Домочадцы — слуги и рабы — составляют другую категорию возможных сексуальных партнеров. Здесь мы оказываемся вовлечены в порядок прямого обладания: раб свидетельствует о богатстве не по аналогии, но составляют его неотъемлемую часть. Таким образом, само собою разумеется, что удовольствие, которое дает сновидцу "соединение" с партнерами этого типа, означает, что в будущем он получит удовольствие от своего имущества, которое, "очевидно, сделается больше и богаче". Здесь осуществляют законное право, извлекают выгоду из собственности. Следовательно, в силу своей "статусности" и законности это сон благоприятный. Причем, пол партнера, — девушка это или юноша, — конечно же, не имеет значения; главное, что он раб…

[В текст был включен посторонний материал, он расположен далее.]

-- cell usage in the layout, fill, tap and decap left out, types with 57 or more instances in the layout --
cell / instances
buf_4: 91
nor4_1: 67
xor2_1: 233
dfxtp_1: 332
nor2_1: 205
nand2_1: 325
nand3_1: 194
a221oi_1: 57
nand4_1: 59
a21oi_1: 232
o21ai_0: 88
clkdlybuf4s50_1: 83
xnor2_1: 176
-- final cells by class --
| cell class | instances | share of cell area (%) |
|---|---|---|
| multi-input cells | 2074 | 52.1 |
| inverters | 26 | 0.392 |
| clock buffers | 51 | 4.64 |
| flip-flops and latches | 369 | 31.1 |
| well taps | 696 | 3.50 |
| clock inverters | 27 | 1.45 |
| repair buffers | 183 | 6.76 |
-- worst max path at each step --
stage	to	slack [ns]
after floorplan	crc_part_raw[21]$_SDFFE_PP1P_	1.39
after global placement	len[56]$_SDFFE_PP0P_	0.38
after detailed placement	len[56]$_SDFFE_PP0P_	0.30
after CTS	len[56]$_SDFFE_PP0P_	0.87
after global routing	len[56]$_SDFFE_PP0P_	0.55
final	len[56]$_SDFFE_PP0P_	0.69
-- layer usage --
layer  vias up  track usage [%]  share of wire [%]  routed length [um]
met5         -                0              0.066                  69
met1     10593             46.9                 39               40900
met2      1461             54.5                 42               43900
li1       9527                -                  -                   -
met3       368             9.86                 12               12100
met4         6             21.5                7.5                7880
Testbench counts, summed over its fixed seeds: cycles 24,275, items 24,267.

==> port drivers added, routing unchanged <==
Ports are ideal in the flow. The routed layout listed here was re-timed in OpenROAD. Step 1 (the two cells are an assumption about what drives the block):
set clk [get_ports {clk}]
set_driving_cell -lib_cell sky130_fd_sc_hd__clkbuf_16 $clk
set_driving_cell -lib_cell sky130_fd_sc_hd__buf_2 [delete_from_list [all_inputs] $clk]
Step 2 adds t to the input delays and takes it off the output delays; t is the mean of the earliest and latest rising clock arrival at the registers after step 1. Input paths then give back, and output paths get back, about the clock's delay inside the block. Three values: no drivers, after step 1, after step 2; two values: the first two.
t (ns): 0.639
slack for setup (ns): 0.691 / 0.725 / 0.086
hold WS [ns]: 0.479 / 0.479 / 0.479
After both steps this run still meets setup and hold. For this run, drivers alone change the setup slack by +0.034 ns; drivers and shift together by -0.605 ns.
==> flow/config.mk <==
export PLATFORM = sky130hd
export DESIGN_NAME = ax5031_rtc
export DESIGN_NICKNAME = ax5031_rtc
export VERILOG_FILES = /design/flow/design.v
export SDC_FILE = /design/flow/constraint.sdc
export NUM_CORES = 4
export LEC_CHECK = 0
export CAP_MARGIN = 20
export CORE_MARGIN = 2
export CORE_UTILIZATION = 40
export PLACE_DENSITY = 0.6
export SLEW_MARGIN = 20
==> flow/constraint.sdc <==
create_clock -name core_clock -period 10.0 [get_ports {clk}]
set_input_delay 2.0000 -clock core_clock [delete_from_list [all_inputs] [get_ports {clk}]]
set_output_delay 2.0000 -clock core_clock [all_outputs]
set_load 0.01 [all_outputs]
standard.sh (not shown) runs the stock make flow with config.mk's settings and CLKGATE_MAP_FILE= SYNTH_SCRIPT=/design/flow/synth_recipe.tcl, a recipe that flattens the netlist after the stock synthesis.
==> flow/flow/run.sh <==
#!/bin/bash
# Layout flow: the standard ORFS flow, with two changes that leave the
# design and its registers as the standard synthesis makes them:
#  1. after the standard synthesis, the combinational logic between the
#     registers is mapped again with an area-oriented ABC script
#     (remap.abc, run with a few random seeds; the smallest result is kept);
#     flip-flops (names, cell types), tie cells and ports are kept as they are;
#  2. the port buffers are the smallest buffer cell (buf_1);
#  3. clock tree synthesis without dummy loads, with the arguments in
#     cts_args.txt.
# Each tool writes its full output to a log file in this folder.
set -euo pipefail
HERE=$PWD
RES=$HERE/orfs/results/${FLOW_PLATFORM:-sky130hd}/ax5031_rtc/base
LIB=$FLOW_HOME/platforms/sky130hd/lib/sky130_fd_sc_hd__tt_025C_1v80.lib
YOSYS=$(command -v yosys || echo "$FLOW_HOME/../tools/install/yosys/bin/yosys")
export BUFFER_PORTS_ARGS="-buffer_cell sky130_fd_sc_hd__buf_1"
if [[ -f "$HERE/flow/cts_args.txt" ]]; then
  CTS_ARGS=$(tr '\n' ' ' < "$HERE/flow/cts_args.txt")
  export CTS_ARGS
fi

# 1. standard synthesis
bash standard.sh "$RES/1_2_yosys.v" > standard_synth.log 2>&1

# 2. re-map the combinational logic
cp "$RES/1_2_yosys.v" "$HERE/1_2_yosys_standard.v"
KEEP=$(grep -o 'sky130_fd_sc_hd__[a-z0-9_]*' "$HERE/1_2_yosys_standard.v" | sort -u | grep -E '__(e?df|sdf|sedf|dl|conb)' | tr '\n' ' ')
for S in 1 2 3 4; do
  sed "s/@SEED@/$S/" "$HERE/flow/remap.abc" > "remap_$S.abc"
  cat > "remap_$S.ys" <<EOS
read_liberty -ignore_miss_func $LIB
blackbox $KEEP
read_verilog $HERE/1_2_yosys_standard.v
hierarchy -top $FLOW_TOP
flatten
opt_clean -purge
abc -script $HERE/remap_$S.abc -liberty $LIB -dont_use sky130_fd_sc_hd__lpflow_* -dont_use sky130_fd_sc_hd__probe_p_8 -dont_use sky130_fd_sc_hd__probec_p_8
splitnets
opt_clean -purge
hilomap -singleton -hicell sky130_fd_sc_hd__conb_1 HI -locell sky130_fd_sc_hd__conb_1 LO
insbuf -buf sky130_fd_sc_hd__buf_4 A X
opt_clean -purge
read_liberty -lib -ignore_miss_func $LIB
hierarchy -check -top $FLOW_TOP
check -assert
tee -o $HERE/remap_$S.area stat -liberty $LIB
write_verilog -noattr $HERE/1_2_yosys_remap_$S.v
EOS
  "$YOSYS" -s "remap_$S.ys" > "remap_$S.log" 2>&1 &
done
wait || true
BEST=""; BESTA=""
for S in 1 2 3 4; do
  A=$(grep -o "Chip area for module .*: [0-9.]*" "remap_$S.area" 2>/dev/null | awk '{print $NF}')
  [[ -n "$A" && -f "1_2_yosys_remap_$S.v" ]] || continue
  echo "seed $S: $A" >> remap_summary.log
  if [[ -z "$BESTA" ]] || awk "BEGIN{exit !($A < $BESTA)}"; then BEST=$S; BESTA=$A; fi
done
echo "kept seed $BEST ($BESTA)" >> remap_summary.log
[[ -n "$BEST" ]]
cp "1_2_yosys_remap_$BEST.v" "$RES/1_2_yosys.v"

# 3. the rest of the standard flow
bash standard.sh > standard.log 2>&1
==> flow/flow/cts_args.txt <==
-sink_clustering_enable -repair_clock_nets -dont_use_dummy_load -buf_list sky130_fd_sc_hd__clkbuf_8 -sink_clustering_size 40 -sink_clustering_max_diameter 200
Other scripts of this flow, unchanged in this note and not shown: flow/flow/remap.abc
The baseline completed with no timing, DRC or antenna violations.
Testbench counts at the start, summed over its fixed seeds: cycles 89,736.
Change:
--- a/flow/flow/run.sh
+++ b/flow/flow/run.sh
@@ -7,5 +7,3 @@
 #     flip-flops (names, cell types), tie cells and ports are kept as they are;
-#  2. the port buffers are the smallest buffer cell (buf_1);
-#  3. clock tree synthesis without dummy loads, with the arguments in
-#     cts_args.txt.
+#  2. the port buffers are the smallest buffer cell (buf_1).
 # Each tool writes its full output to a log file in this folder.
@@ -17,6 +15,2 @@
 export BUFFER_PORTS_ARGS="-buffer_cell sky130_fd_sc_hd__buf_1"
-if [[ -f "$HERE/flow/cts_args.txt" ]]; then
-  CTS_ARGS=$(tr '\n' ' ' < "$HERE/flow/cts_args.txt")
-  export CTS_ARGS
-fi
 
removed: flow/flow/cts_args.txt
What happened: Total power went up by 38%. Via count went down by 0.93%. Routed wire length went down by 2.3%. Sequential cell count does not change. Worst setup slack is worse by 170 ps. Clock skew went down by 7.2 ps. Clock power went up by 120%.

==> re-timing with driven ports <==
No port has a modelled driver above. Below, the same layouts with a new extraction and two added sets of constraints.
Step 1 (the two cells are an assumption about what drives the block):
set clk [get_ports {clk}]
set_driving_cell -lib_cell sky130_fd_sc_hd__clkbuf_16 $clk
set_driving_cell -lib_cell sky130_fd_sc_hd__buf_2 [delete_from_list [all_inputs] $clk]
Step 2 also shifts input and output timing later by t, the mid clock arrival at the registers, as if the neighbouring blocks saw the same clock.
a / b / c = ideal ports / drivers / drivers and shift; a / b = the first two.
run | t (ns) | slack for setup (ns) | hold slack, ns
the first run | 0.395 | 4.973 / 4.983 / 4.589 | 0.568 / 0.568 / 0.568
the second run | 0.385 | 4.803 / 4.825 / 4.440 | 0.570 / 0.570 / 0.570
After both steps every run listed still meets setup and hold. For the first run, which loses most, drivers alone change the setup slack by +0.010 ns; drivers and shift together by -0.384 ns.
From an optimization exercise on the open Yosys and OpenROAD flow, aimed at small area; shortcuts taken in it are not production practice.
At most, simulation tests tie the RTL to the original design; equivalence was not proved.
Power figures rest on the tool's default switching activity, not on a simulated workload. The flow treats the clock pin as an ideal source, which a real chip does not have.

Design modbus_slave, start of the top module:
module modbus_slave (
    input  wire        clk,
    input  wire        rst,
    input  wire [31:0] cfg_baud,
    input  wire [7:0]  cfg_slave_id,
    input  wire [15:0] cfg_base,
    input  wire [15:0] cfg_size,
    input  wire [31:0] cfg_timeout,
    input  wire        poll_req,
    output wire        poll_done,
    output wire [7:0]  alarm_code,
    output wire        busy,
    output wire        fault,
    input  wire        rx_avail,
    input  wire [7:0]  rx_data,
    output wire        rx_pop,
    output wire        tx_push,
    output reg  [7:0]  tx_data,
    output wire        tx_flush_req,
    input  wire        tx_flush_done,
    input  wire [31:0] clk_now,
    input  wire        tick_us,
    input  wire        dir_set,
    output wire        de,
    output wire        de_oe,
    output wire [15:0] st_idx,
    output wire        st_rd,
    input  wire [15:0] st_rdata,
    output wire        st_wr,
    output wire [15:0] st_wdata
);
For scale: ~1,900 cells after synthesis, about 630 flip-flops, about 230 I/O pins.
export LEC_CHECK = 0
export CAP_MARGIN = 20
export CORE_MARGIN = 2
export CORE_UTILIZATION = 55
export CTS_BUF_LIST = sky130_fd_sc_hd__clkbuf_4
export SLEW_MARGIN = 20
create_clock -name core_clock -period 10.0 [get_ports {clk}]
run.sh (not shown) runs the stock make flow with config.mk's settings and CLKGATE_MAP_FILE= SYNTH_SCRIPT=/design/flow/synth_recipe.tcl, a recipe that flattens the netlist after the stock synthesis.
Next try:
--- a/flow/config.mk
+++ b/flow/config.mk
@@ -9,4 +9,6 @@
 export CORE_MARGIN = 2
 export CORE_UTILIZATION = 55
-export CTS_BUF_LIST = sky130_fd_sc_hd__clkbuf_4
+export CTS_BUF_LIST = sky130_fd_sc_hd__clkbuf_8
+export CTS_CLUSTER_DIAMETER = 60
+export CTS_CLUSTER_SIZE = 20
 export SLEW_MARGIN = 20
=> The new run completed with no timing, DRC or antenna violations. Non-clock buffer count is unchanged. Cell area is lower by 3.8%. Sequential cell count is unchanged. Worst hold slack gets better by 0.013 ns. Fmax is about the same. Cell count shrinks by 6.5%. Sequential share of layout area rises by 2.0 points.
Function was not checked in any run of this note: the RTL went through the layout flow alone.

========
Another version of the RTL of modbus_slave (not shown whole).
Size in the first run: ~1500 cells after synthesis, roughly 610 flip-flops, roughly 230 I/O pins, about 19000 um2 of cells after synthesis.
clock: 10.0 ns
lec_check: 0
cap_margin: 20
core_margin: 2
core_utilization: 58
cts_buf_list: sky130_fd_sc_hd__clkbuf_16
cts_cluster_diameter: 80
cts_cluster_size: 30
slew_margin: 20
standard.sh (not shown) runs the stock make flow with config.mk's settings and CLKGATE_MAP_FILE= SYNTH_SCRIPT=/design/flow/synth_recipe.tcl, a recipe that flattens the netlist after the stock synthesis.
==> flow/flow/run.sh <==
#!/bin/bash
# Layout flow: the standard ORFS flow (standard.sh: unchanged synthesis,
# floorplan, placement, routing), except that
#  - every input and output port still gets its own buffer, but a
#    sky130_fd_sc_hd__buf_1 (the resizer upsizes or rebuffers where needed);
#  - clock-tree synthesis runs without dummy load cells.
# Each tool's full output stays in orfs/logs/; make's own output goes to
# flow_make.log in the work folder.
set -euo pipefail
CTS="-sink_clustering_enable -repair_clock_nets -dont_use_dummy_load"
CTS="$CTS -buf_list sky130_fd_sc_hd__clkbuf_16 -sink_clustering_size 30 -sink_clustering_max_diameter 80"
bash standard.sh "CTS_ARGS=$CTS" "BUFFER_PORTS_ARGS=-buffer_cell sky130_fd_sc_hd__buf_1" finish > flow_make.log 2>&1
Change:
==> flow/run.sh (new file) <==
#!/bin/bash
# synth_recipe.tcl (not shown) runs the flow's synth.tcl, then flattens the netlist and writes it again
# the make line also repeats each setting of config.mk as NAME=value (left out here)
make -C /OpenROAD-flow-scripts/flow DESIGN_CONFIG=/design/flow/config.mk WORK_HOME=/design/flow/orfs CLKGATE_MAP_FILE= SYNTH_SCRIPT=/design/flow/synth_recipe.tcl finish
removed: flow/flow/run.sh
removed: flow/standard.sh
=> Non-clock buffer count is unchanged; combinational power goes up by 8.7%; die area does not change; clock skew goes down by 0.024 ns; via count went up by 1.3%; cell area went up by 7.4%.

========
## v53
modbus_slave again, from the RTL that the note above started with.
Settings: LEC_CHECK=0, CAP_MARGIN=20, CORE_MARGIN=2, CORE_UTILIZATION=66, SLEW_MARGIN=20; clock period 10.0 ns.
==> flow/flow/run.sh <==
#!/bin/bash
# Layout flow: the standard ORFS flow (standard.sh: unchanged synthesis,
# floorplan, placement, routing), except that
#  - every input and output port still gets its own buffer, but a
#    sky130_fd_sc_hd__buf_1 (the resizer upsizes or rebuffers where needed);
#  - clock-tree synthesis runs without dummy load cells.
# Each tool's full output stays in orfs/logs/; make's own output goes to
# flow_make.log in the work folder.
set -euo pipefail
CTS="-sink_clustering_enable -repair_clock_nets -dont_use_dummy_load"
CTS="$CTS -buf_list sky130_fd_sc_hd__clkbuf_16 -sink_clustering_size 34 -sink_clustering_max_diameter 85"
bash standard.sh "CTS_ARGS=$CTS" "BUFFER_PORTS_ARGS=-buffer_cell sky130_fd_sc_hd__buf_1" finish > flow_make.log 2>&1
Inputs modified between v53 and v33:
Settings: an added CTS_BUF_LIST of sky130_fd_sc_hd__clkbuf_16; an added CTS_CLUSTER_DIAMETER of 80; a change of CORE_UTILIZATION from 66 to 58; an added CTS_CLUSTER_SIZE of 30.
--- a/flow/flow/run.sh
+++ b/flow/flow/run.sh
@@ -10,3 +10,3 @@
 CTS="-sink_clustering_enable -repair_clock_nets -dont_use_dummy_load"
-CTS="$CTS -buf_list sky130_fd_sc_hd__clkbuf_16 -sink_clustering_size 34 -sink_clustering_max_diameter 85"
+CTS="$CTS -buf_list sky130_fd_sc_hd__clkbuf_4 -sink_clustering_size 12 -sink_clustering_max_diameter 40"
 bash standard.sh "CTS_ARGS=$CTS" "BUFFER_PORTS_ARGS=-buffer_cell sky130_fd_sc_hd__buf_1" finish > flow_make.log 2>&1
Notes after the runs:
- v33 closes out successfully: all stages finished, all timing, DRC and antenna checks passed.
- [v33 vs v53] number of global-route vias before repair: lower in v33
- Summary — power per standard cell area, v33 relative to v53: lower, by 2.4%.
- Measured against each other, v53 and v33 differ in global-route usage, the higher figure coming from v53.
- v33 against v53; routed length on met1 is up by a few percent.
- Diff v53 -> v33 | met1 usage in global routing | decrease of 3.7 points
- Ratio of final minimum period to clock period ended up 0.29 points higher on v33 than on v53.
Here is what was changed in the inputs of v39 compared with v33.
--- a/flow/flow/run.sh
+++ b/flow/flow/run.sh
@@ -10,3 +10,3 @@
 CTS="-sink_clustering_enable -repair_clock_nets -dont_use_dummy_load"
-CTS="$CTS -buf_list sky130_fd_sc_hd__clkbuf_4 -sink_clustering_size 12 -sink_clustering_max_diameter 40"
+CTS="$CTS -buf_list sky130_fd_sc_hd__clkbuf_8 -sink_clustering_size 20 -sink_clustering_max_diameter 60"
 bash standard.sh "CTS_ARGS=$CTS" "BUFFER_PORTS_ARGS=-buffer_cell sky130_fd_sc_hd__buf_1" finish > flow_make.log 2>&1
==> run summary <==
No stage failed in v39, and the final checks on the layout all came back clean. From v33 to v39 the numbers moved as follows: final core utilization roughly the same; ratio of cells with drive above 1 in the final layout now sits lower; final critical-path setup slack decreased by 0.054 ns relative to the old numbers; part of the power in combinational logic flat.

[static timing again, ports no longer ideal]
The results above use ideal ports. As a check the final layouts listed here were re-extracted and re-timed, cells and wires unchanged. Step 1: set_driving_cell puts a clkbuf_16 on clk and a buf_2 on each other input, an assumption about the parent block. Step 2 also shifts input and output timing later by t, the mid clock arrival at the registers, as if the neighbouring blocks saw the same clock. Three values: ideal ports, drivers, drivers and shift; two values: the first two.
| run | t, ns | setup slack, ns | worst setup path after step 2 | worst data-port slew with drivers (ns) | cell pins on the clock port's net |
|---|---|---|---|---|---|
| the first run of note 1 | 0.849 | 2.638 / 2.613 / 2.588 | input to register | 0.07 | 1 |
| the second run of note 1 | 0.652 | 2.632 / 2.607 / 2.607 | input to output | 0.07 | 1 |
| the first run of note 2 | 0.595 | 1.399 / 1.399 / 0.890 | input to register | 0.05 | 1 |
| the second run of note 2 | 0.617 | 1.192 / 1.217 / 0.600 | input to register | 0.06 | 1 |
| v53 | 0.587 | 1.523 / 1.523 / 1.056 | input to register | 0.06 | 1 |
| v33 | 0.708 | 1.494 / 1.494 / 0.948 | input to register | 0.05 | 1 |
| v39 | 0.591 | 1.440 / 1.440 / 0.903 | input to register | 0.05 | 1 |
After both steps every run listed still meets setup and hold. The setup slack of the second run of note 2, which loses most, moves by +0.025 ns with the drivers and by -0.592 ns with both steps.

К добру видеть "соединение" со знакомой женщиной, незамужней и богатой, "ибо кто кому предлагает свое тело, тот как бы предлагает и то, что при этом теле имеется": одежду, драгоценности и прочие материальные блага. Сновидение, напротив, неблагоприятно, если женщина замужем и пребывает во власти супруга: закон запрещает вступать с ней в связь и карает прелюбодеев, а значит, в будущем сновидца ждет наказание того же толка…
Отметим, что безусловно признавая инцест "мать/сын" достойным морального порицания, он часто толкует его в благоприятном смысле, поскольку видит в образе матери некую модель, своего рода "матрицу" множества социальных связей и форм деятельности. Так, "ремесло — это мать-кормилица", следовательно, соитие с ней предвещает "обилие работы и заработка от ремесла". Родина — тоже мать, поэтому сон о "соединении" с ней благоприятен "для демагогов и политиков" и сулит возвращение домой изгнанникам. Мать еще и плодородная земля, из которой мы вышли; обладание ею снится к добру, если сновидец "судится из-за земли, хочет купить землю, заниматься земледелием", но для больного это сон зловещий, поскольку "проникновение" в землю-мать означает смерть» [25, с. 26 – 30].
Этих фрагментов, по-видимому, достаточно, чтобы почувствовать сходство теорий снотолкования, разработанных фрейдистами и античным психоаналитиком.